WHAT YOU HAVE TO DO - Your output should be the lines from the start of the data through the line containing "module axi_slv_wr", exactly and nothing more.

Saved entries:
[src/axi_wr_pkg.sv]
package axi_wr_pkg;

    // ----------------------------------------------------------------------
    // Shared widths
    // ----------------------------------------------------------------------

    // BRESP width on the B channel
    localparam int RESP_WIDTH = 2;

    // Delay counter, holds RESP_DLY_MAX values up to 63
    localparam int DLY_CNT_WIDTH = 6;

    // ----------------------------------------------------------------------
    // Response codes
    // ----------------------------------------------------------------------

    // Only the two codes this target can return
    typedef enum logic [RESP_WIDTH-1:0] {
        RESP_OKAY   = 2'b00,
        RESP_SLVERR = 2'b10
    } resp_e;

    // ----------------------------------------------------------------------
    // Outstanding slot states
    // ----------------------------------------------------------------------

    // IDLE      free, may be granted to the next AW
    // WAIT_DATA address accepted, W burst not yet complete
    // WAIT_DELAY last beat seen, response delay running
    // RESP      response available for the B channel
    typedef enum logic [1:0] {
        SLOT_IDLE       = 2'b00,
        SLOT_WAIT_DATA  = 2'b01,
        SLOT_WAIT_DELAY = 2'b10,
        SLOT_RESP       = 2'b11
    } slot_state_e;

endpackage

[src/axi_slv_wr.sv]
module axi_slv_wr
    import axi_wr_pkg::*;
#(
    parameter int OST_DEPTH    = 8,
    parameter int ID_WIDTH     = 4,
    parameter int RESP_DLY_MAX = 31
) (
    input  logic                clk,
    input  logic                rst_n,
    // AW channel
    input  logic [ID_WIDTH-1:0] awid,
    input  logic                awvalid,
    output logic                awready,
    // W channel
    input  logic                wlast,
    input  logic                wvalid,
    output logic                wready,
    // B channel
    output logic [ID_WIDTH-1:0] bid,
    output resp_e               bresp,
    output logic                bvalid,
    input  logic                bready
);

    logic [OST_DEPTH-1:0]            alloc_vec;
    logic [OST_DEPTH-1:0]            data_done_vec;
    logic [OST_DEPTH-1:0]            dep_mask;
    logic [OST_DEPTH-1:0]            busy_vec;
    logic [OST_DEPTH-1:0]            ready_vec;
    logic [OST_DEPTH-1:0]            done_vec;
    logic [OST_DEPTH*ID_WIDTH-1:0]   slot_id_flat;
    logic [OST_DEPTH*RESP_WIDTH-1:0] slot_resp_flat;

    // ----------------------------------------------------------------------
    // Slot grant and W ordering
    // ----------------------------------------------------------------------

    wr_slot_alloc #(
        .OST_DEPTH (OST_DEPTH),
        .ID_WIDTH  (ID_WIDTH)
    ) i_alloc (
        .clk           (clk),
        .rst_n         (rst_n),
        .awid          (awid),
        .awvalid       (awvalid),
        .wvalid        (wvalid),
        .wlast         (wlast),
        .busy_vec      (busy_vec),
        .slot_id_flat  (slot_id_flat),
        .awready       (awready),
        .wready        (wready),
        .alloc_vec     (alloc_vec),
        .data_done_vec (data_done_vec),
        .dep_mask      (dep_mask)
    );

    // ----------------------------------------------------------------------
    // Outstanding slots
    // ----------------------------------------------------------------------

    for (genvar g = 0; g < OST_DEPTH; g++) begin : gen_slot
        wr_slot #(
            .OST_DEPTH    (OST_DEPTH),
            .ID_WIDTH     (ID_WIDTH),
            .RESP_DLY_MAX (RESP_DLY_MAX)
        ) i_slot (
            .clk        (clk),
            .rst_n      (rst_n),
            .alloc      (alloc_vec[g]),
            .awid       (awid),
            .dep_mask   (dep_mask),
            .data_done  (data_done_vec[g]),
            .done       (done_vec[g]),
            .done_vec   (done_vec),
            .busy       (busy_vec[g]),
            .id         (slot_id_flat[g*ID_WIDTH +: ID_WIDTH]),
            .resp_ready (ready_vec[g]),
            .resp       (slot_resp_flat[g*RESP_WIDTH +: RESP_WIDTH])
        );
    end

    // ----------------------------------------------------------------------
    // B channel
    // ----------------------------------------------------------------------

    wr_resp_select #(
        .OST_DEPTH (OST_DEPTH),
        .ID_WIDTH  (ID_WIDTH)
    ) i_select (
        .clk            (clk),
        .rst_n          (rst_n),
        .ready_vec      (ready_vec),
        .slot_id_flat   (slot_id_flat),
        .slot_resp_flat (slot_resp_flat),
        .bready         (bready),
        .bvalid         (bvalid),
        .bid            (bid),
        .bresp          (bresp),
        .done_vec       (done_vec)
    );

endmodule

[src/wr_resp_select.sv]
module wr_resp_select
    import axi_wr_pkg::*;
#(
    parameter int OST_DEPTH = 8,
    parameter int ID_WIDTH  = 4
) (
    input  logic                            clk,
    input  logic                            rst_n,
    input  logic [OST_DEPTH-1:0]            ready_vec,
    input  logic [OST_DEPTH*ID_WIDTH-1:0]   slot_id_flat,
    input  logic [OST_DEPTH*RESP_WIDTH-1:0] slot_resp_flat,
    input  logic                            bready,
    output logic                            bvalid,
    output logic [ID_WIDTH-1:0]             bid,
    output resp_e                           bresp,
    output logic [OST_DEPTH-1:0]            done_vec
);

    localparam int IDX_W = $clog2(OST_DEPTH);

    logic                 b_hs;
    logic                 load;
    logic [OST_DEPTH-1:0] cand;
    logic                 found;
    logic [IDX_W-1:0]     pick;
    // Slot on the B channel, also the round-robin pointer
    logic [IDX_W-1:0]     sel_idx;

    assign b_hs     = bvalid & bready;
    assign done_vec = b_hs ? (OST_DEPTH'(1) << sel_idx) : '0;
    assign load     = ~bvalid | b_hs;
    assign cand     = ready_vec & ~done_vec;

    // Search starts one past the last grant
    always_comb begin
        int idx;
        found = 1'b0;
        pick  = '0;
        for (int k = 1; k <= OST_DEPTH; k++) begin
            idx = int'(sel_idx) + k;
            if (idx >= OST_DEPTH) idx = idx - OST_DEPTH;
            if (!found && cand[idx]) begin
                found = 1'b1;
                pick  = IDX_W'(idx);
            end
        end
    end

    always_ff @(posedge clk or negedge rst_n) begin
        if (!rst_n) begin
            bvalid  <= 1'b0;
            sel_idx <= IDX_W'(OST_DEPTH - 1);
        end else if (load) begin
            bvalid <= found;
            if (found) sel_idx <= pick;
        end
    end

    // Held under back-pressure since load stays low
    always_ff @(posedge clk) begin
        if (load && found) begin
            bid   <= slot_id_flat[pick*ID_WIDTH +: ID_WIDTH];
            bresp <= resp_e'(slot_resp_flat[pick*RESP_WIDTH +: RESP_WIDTH]);
        end
    end

endmodule

[src/wr_slot.sv]
module wr_slot
    import axi_wr_pkg::*;
#(
    parameter int OST_DEPTH    = 8,
    parameter int ID_WIDTH     = 4,
    parameter int RESP_DLY_MAX = 31
) (
    input  logic                 clk,
    input  logic                 rst_n,
    input  logic                 alloc,
    input  logic [ID_WIDTH-1:0]  awid,
    input  logic [OST_DEPTH-1:0] dep_mask,
    input  logic                 data_done,
    input  logic                 done,
    input  logic [OST_DEPTH-1:0] done_vec,
    output logic                 busy,
    output logic [ID_WIDTH-1:0]  id,
    output logic                 resp_ready,
    output resp_e                resp
);

    localparam logic [DLY_CNT_WIDTH-1:0] DLY_MAX = DLY_CNT_WIDTH'(RESP_DLY_MAX);

    slot_state_e              state;
    logic [OST_DEPTH-1:0]     dep_q;
    logic [DLY_CNT_WIDTH-1:0] dly_cnt;
    logic [DLY_CNT_WIDTH-1:0] dly_load;

    // Higher IDs answer sooner, two cycles per ID step
    assign dly_load = DLY_MAX - DLY_CNT_WIDTH'({id, 1'b0});

    // ----------------------------------------------------------------------
    // Slot FSM
    // ----------------------------------------------------------------------

    always_ff @(posedge clk or negedge rst_n) begin
        if (!rst_n) begin
            state <= SLOT_IDLE;
        end else begin
            case (state)
                SLOT_IDLE: begin
                    if (alloc) state <= SLOT_WAIT_DATA;
                end
                SLOT_WAIT_DATA: begin
                    if (data_done) state <= SLOT_WAIT_DELAY;
                end
                SLOT_WAIT_DELAY: begin
                    if (dly_cnt == DLY_CNT_WIDTH'(1)) state <= SLOT_RESP;
                end
                SLOT_RESP: begin
                    if (done) state <= SLOT_IDLE;
                end
                default: state <= SLOT_IDLE;
            endcase
        end
    end

    // Counts down from the load value, one cycle per step
    always_ff @(posedge clk or negedge rst_n) begin
        if (!rst_n) begin
            dly_cnt <= '0;
        end else if (data_done) begin
            dly_cnt <= dly_load;
        end else if (state == SLOT_WAIT_DELAY) begin
            dly_cnt <= dly_cnt - 1'b1;
        end
    end

    // A slot completing in the grant cycle must not be recorded
    always_ff @(posedge clk or negedge rst_n) begin
        if (!rst_n) begin
            dep_q <= '0;
        end else if (alloc) begin
            dep_q <= dep_mask & ~done_vec;
        end else begin
            dep_q <= dep_q & ~done_vec;
        end
    end

    always_ff @(posedge clk) begin
        if (alloc) begin
            id <= awid;
        end
    end

    // ----------------------------------------------------------------------
    // Outputs
    // ----------------------------------------------------------------------

    assign busy       = (state != SLOT_IDLE);
    assign resp_ready = (state == SLOT_RESP) && (dep_q == '0);

    // All-ones ID models a failing target
    assign resp = (id == {ID_WIDTH{1'b1}}) ? RESP_SLVERR : RESP_OKAY;

endmodule

[src/wr_slot_alloc.sv]
module wr_slot_alloc #(
    parameter int OST_DEPTH = 8,
    parameter int ID_WIDTH  = 4
) (
    input  logic                          clk,
    input  logic                          rst_n,
    input  logic [ID_WIDTH-1:0]           awid,
    input  logic                          awvalid,
    input  logic                          wvalid,
    input  logic                          wlast,
    input  logic [OST_DEPTH-1:0]          busy_vec,
    input  logic [OST_DEPTH*ID_WIDTH-1:0] slot_id_flat,
    output logic                          awready,
    output logic                          wready,
    output logic [OST_DEPTH-1:0]          alloc_vec,
    output logic [OST_DEPTH-1:0]          data_done_vec,
    output logic [OST_DEPTH-1:0]          dep_mask
);

    localparam int IDX_W = $clog2(OST_DEPTH);
    localparam int CNT_W = $clog2(OST_DEPTH + 1);

    logic             aw_hs;
    logic             w_last_hs;
    logic [IDX_W-1:0] free_idx;

    // W order queue, one entry per accepted AW
    logic [IDX_W-1:0] order_q [OST_DEPTH];
    logic [IDX_W-1:0] wr_ptr;
    logic [IDX_W-1:0] rd_ptr;
    logic [CNT_W-1:0] count;

    function automatic logic [IDX_W-1:0] ptr_inc(input logic [IDX_W-1:0] ptr);
        return (ptr == IDX_W'(OST_DEPTH - 1)) ? '0 : ptr + 1'b1;
    endfunction

    // ----------------------------------------------------------------------
    // Slot grant
    // ----------------------------------------------------------------------

    assign awready = ~&busy_vec;
    assign aw_hs   = awvalid & awready;

    // Lowest free slot wins
    always_comb begin
        free_idx = '0;
        for (int j = OST_DEPTH - 1; j >= 0; j--) begin
            if (!busy_vec[j]) begin
                free_idx = IDX_W'(j);
            end
        end
    end

    assign alloc_vec = aw_hs ? (OST_DEPTH'(1) << free_idx) : '0;

    // Older busy slots with the same ID must answer first
    always_comb begin
        for (int j = 0; j < OST_DEPTH; j++) begin
            dep_mask[j] = busy_vec[j] && (slot_id_flat[j*ID_WIDTH +: ID_WIDTH] == awid);
        end
    end

    // ----------------------------------------------------------------------
    // W order queue
    // ----------------------------------------------------------------------

    assign wready    = (count != '0);
    assign w_last_hs = wvalid & wready & wlast;

    always_ff @(posedge clk) begin
        if (aw_hs) begin
            order_q[wr_ptr] <= free_idx;
        end
    end

    always_ff @(posedge clk or negedge rst_n) begin
        if (!rst_n) begin
            wr_ptr <= '0;
            rd_ptr <= '0;
            count  <= '0;
        end else begin
            if (aw_hs) begin
                wr_ptr <= ptr_inc(wr_ptr);
            end
            if (w_last_hs) begin
                rd_ptr <= ptr_inc(rd_ptr);
            end
            // Never overflows, a push needs a free slot
            case ({aw_hs, w_last_hs})
                2'b10:   count <= count + 1'b1;
                2'b01:   count <= count - 1'b1;
                default: count <= count;
            endcase
        end
    end

    // Head of queue owns the current burst
    assign data_done_vec = w_last_hs ? (OST_DEPTH'(1) << order_q[rd_ptr]) : '0;

endmodule
[config.mk]
export PLATFORM = sky130hd
export DESIGN_NAME = axi_slv_wr
export DESIGN_NICKNAME = d
export VERILOG_FILES = /design/src/axi_wr_pkg.sv /design/src/axi_slv_wr.sv /design/src/wr_resp_select.sv /design/src/wr_slot.sv /design/src/wr_slot_alloc.sv
export SDC_FILE = /design/constraint.sdc
export NUM_CORES = 1
export LEC_CHECK = 0
export CAP_MARGIN = 20
export CORE_ASPECT_RATIO = 0.5
export CORE_MARGIN = 10
export CORE_UTILIZATION = 62
export CTS_BUF_LIST = sky130_fd_sc_hd__clkbuf_4 sky130_fd_sc_hd__clkbuf_8
export CTS_CLUSTER_SIZE = 16
export DETAILED_ROUTE_END_ITERATION = 7
export DONT_BUFFER_PORTS = 1
export HOLD_SLACK_MARGIN = 0.12
export PLACE_DENSITY = 0.78
export SLEW_MARGIN = 20
export SYNTH_ARGS = -nofsm -noshare
export SYNTH_HDL_FRONTEND = slang
export SYNTH_SLANG_ARGS = --single-unit
[constraint.sdc]
create_clock -name clk -period 10.62 [get_ports clk]
set_input_delay 2.124 -clock clk [delete_from_list [all_inputs] [get_ports clk]]
set_output_delay 2.124 -clock clk [all_outputs]
set_load 0.005 [all_outputs]
==> Word level (Yosys, flattened, before mapping) <==
Memories as Yosys holds them, arrays and structs flattened.
Cells that the tools add are included.
{ "op_classes": {"add_sub_neg": 36, "multipliers": 0, "div_mod_pow": 0, "n_lt_le_gt_ge": 16, "n_eq_ne": 84, "n_shift": 5, "n_mux": 136, "bitwise": 17, "reduce_logical": 76} }
{ "op_table": {"columns": ["cell", "count"], "rows": [
  ["32-bit by 5-bit >= comparator with 1-bit output, second input constant", 8],
  ["32-bit by 5-bit < comparator with 1-bit output, second input constant", 8],
  ["32-bit 2-to-1 mux", 8],
  ["32-bit by 5-bit subtractor with 32-bit output, second input constant", 8],
  ["6-bit 2-to-1 mux", 16],
  ["8-bit 2-to-1 mux", 11],
  ["8-bit AND", 10],
  ["2-bit 2-to-1 mux", 40],
  ["8-bit zero test", 8],
  ["2-bit case mux with 4 select lines", 8],
  ["3-bit 2-to-1 mux", 18],
  ["6-bit by 1-bit equality test with 1-bit output, second input constant", 8],
  ["5-bit by 5-bit subtractor with 6-bit output, first input constant", 8],
  ["6-bit by 1-bit subtractor with 6-bit output, second input constant", 8],
  ["2-bit equality test, second input constant", 17],
  ["2-bit nonzero test", 17],
  ["4-bit equality test", 8],
  ["4-bit equality test, second input constant", 8],
  ["2-bit by 1-bit inequality test with 1-bit output, second input constant", 16],
  ["2-bit inequality test, second input constant", 16],
  ["4-bit AND reduction", 8],
  ["32-bit by 6-bit indexed part select with 4-bit output", 1],
  ["1-bit 2-to-1 mux", 26],
  ["1-bit binary-select mux with 3-bit select", 8],
  ["22 further kinds", 78]
]} }
{ "word_totals": {"regBits": 180, "latchBits": 0, "ram_bits": 24, "rom_bits": 0, "inputBits": 10, "mem_count": 1} }
{ "mem_list": {"columns": ["memory", "words", "word_bits", "read_ports", "rd_clocked_by_memory_dff", "wr", "line_no", "rtl"], "rows": [
  ["i_alloc.order_q", 8, 3, 1, 0, 1, "wr_slot_alloc.sv:28", "logic [IDX_W-1:0] order_q [OST_DEPTH];"]
]} }

==> Depth between registers and ports, before layout <==
{ "depth": {"ltp_word": 30, "depth_mapped": 18} }

==> Cells and area by module <==
Synthesis repeated with hierarchy kept, for this count alone.
{ "unflattened": {"hier_cells": 1205, "area_unflattened_um2": 12949.9} }
{ "by_module_without_submodules": {"columns": ["module", "instances", "cells_per_inst", "area_each_um2", "seq_area_each_um2"], "rows": [
  ["wr_slot", 8, 84, 1014.7, 520.5],
  ["wr_resp_select", 1, 336, 2666.3, 284.0],
  ["wr_slot_alloc", 1, 197, 2165.8, 970.9]
]} }

==> Least setup slack after synthesis <==
OpenSTA, ideal clock, no wires.
{ "synth_timing": {"kind": "input port to flip-flop", "start": "input bready", "end": "register i_select.bid[0], data pin", "setup_ps": 260, "arrival_ps": 4856, "required_time_ps": 10360, "path_slack_ps": 5504, "cell_stages": 12, "path_buffers": 2, "cell_sequence": "buf_4 > nand3_1 > and4_1 > a32o_2 > a31oi_4 > nand4_1 > nor4_1 > o21ai_0 > a22oi_1 > buf_2 > mux4_2 > mux2_2"} }
{ "synth_between": {"elab_chain_len": 30} }
{ "synth_lines": {"columns": ["item", "line_no", "rtl"], "rows": [
  ["start, declared", "axi_slv_wr.sv:22", "input logic bready"],
  ["1-bit AND (*)", "wr_resp_select.sv:29", "assign b_hs = bvalid & bready;"],
  ["8-bit 2-to-1 mux (*)", "wr_resp_select.sv:30", "assign done_vec = b_hs ? (OST_DEPTH'(1) << sel_idx) : '0;"],
  ["8-bit inverter (*)", "wr_resp_select.sv:32", "assign cand = ready_vec & ~done_vec;"],
  ["8-bit AND (*)", "wr_resp_select.sv:32", null],
  ["1-bit binary-select mux with 3-bit select", "wr_resp_select.sv:42", "if (!found && cand[idx]) begin"],
  ["1-bit 2-to-1 mux (implied by the code) (2 in series)", "wr_resp_select.sv:42", null],
  ["1-bit 2-to-1 mux", "wr_resp_select.sv:42", null],
  ["1-bit zero test", "wr_resp_select.sv:42", null],
  ["[... 13 more ...]", null, null],
  ["1-bit 2-to-1 mux", "wr_resp_select.sv:42", null],
  ["1-bit zero test", "wr_resp_select.sv:42", null],
  ["1-bit logical AND", "wr_resp_select.sv:42", null],
  ["1-bit 2-to-1 mux", "wr_resp_select.sv:42", null],
  ["1-bit zero test", "wr_resp_select.sv:42", null],
  ["1-bit logical AND", "wr_resp_select.sv:42", null],
  ["3-bit 2-to-1 mux (*)", "wr_resp_select.sv:42", null],
  ["32-bit by 6-bit indexed part select with 4-bit output (*)", "wr_resp_select.sv:62", "bid <= slot_id_flat[pick*ID_WIDTH +: ID_WIDTH];"],
  ["end signal, assigned", "wr_resp_select.sv:62", null],
  ["end, declared", "wr_resp_select.sv:14", "output logic [ID_WIDTH-1:0] bid,"]
]} }
Mark *: on every way between the ends. The rest lies on a longest branch, timed or not. The select of a mux whose other input is x is not followed.
A chain may end at the register's enable or synchronous reset.

==> Final worst setup path <==
{ "layout_timing": {"start": "register i_select.sel_idx[0]", "end": "register i_select.bid[0], data pin"} }
{ "layout_between": {"elab_chain_len": 30} }
{ "layout_lines": {"columns": ["item", "line_no", "rtl"], "rows": [
  ["start, declared", "wr_resp_select.sv:27", "logic [IDX_W-1:0] sel_idx;"],
  ["start signal, assigned", "wr_resp_select.sv:52", "sel_idx <= IDX_W'(OST_DEPTH - 1);"],
  ["start signal, assigned", "wr_resp_select.sv:55", "if (found) sel_idx <= pick;"],
  ["branches (longest 28 deep; another with 32-bit by 5-bit subtractor with 32-bit output)", null, null],
  ["3-bit 2-to-1 mux (*)", "wr_resp_select.sv:42", null],
  ["32-bit by 6-bit indexed part select with 4-bit output (*)", "wr_resp_select.sv:62", null]
]} }
Every way passes the cells marked *. The select of a mux whose other input is x is not followed.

EXERCISE RESPONSE -
[src/axi_wr_pkg.sv]
package axi_wr_pkg;

    // ----------------------------------------------------------------------
    // Shared widths
    // ----------------------------------------------------------------------

    // BRESP width on the B channel
    localparam int RESP_WIDTH = 2;

    // Delay counter, holds RESP_DLY_MAX values up to 63
    localparam int DLY_CNT_WIDTH = 6;

    // ----------------------------------------------------------------------
    // Response codes
    // ----------------------------------------------------------------------

    // Only the two codes this target can return
    typedef enum logic [RESP_WIDTH-1:0] {
        RESP_OKAY   = 2'b00,
        RESP_SLVERR = 2'b10
    } resp_e;

    // ----------------------------------------------------------------------
    // Outstanding slot states
    // ----------------------------------------------------------------------

    // IDLE      free, may be granted to the next AW
    // WAIT_DATA address accepted, W burst not yet complete
    // WAIT_DELAY last beat seen, response delay running
    // RESP      response available for the B channel
    typedef enum logic [1:0] {
        SLOT_IDLE       = 2'b00,
        SLOT_WAIT_DATA  = 2'b01,
        SLOT_WAIT_DELAY = 2'b10,
        SLOT_RESP       = 2'b11
    } slot_state_e;

endpackage

[src/axi_slv_wr.sv]
module axi_slv_wr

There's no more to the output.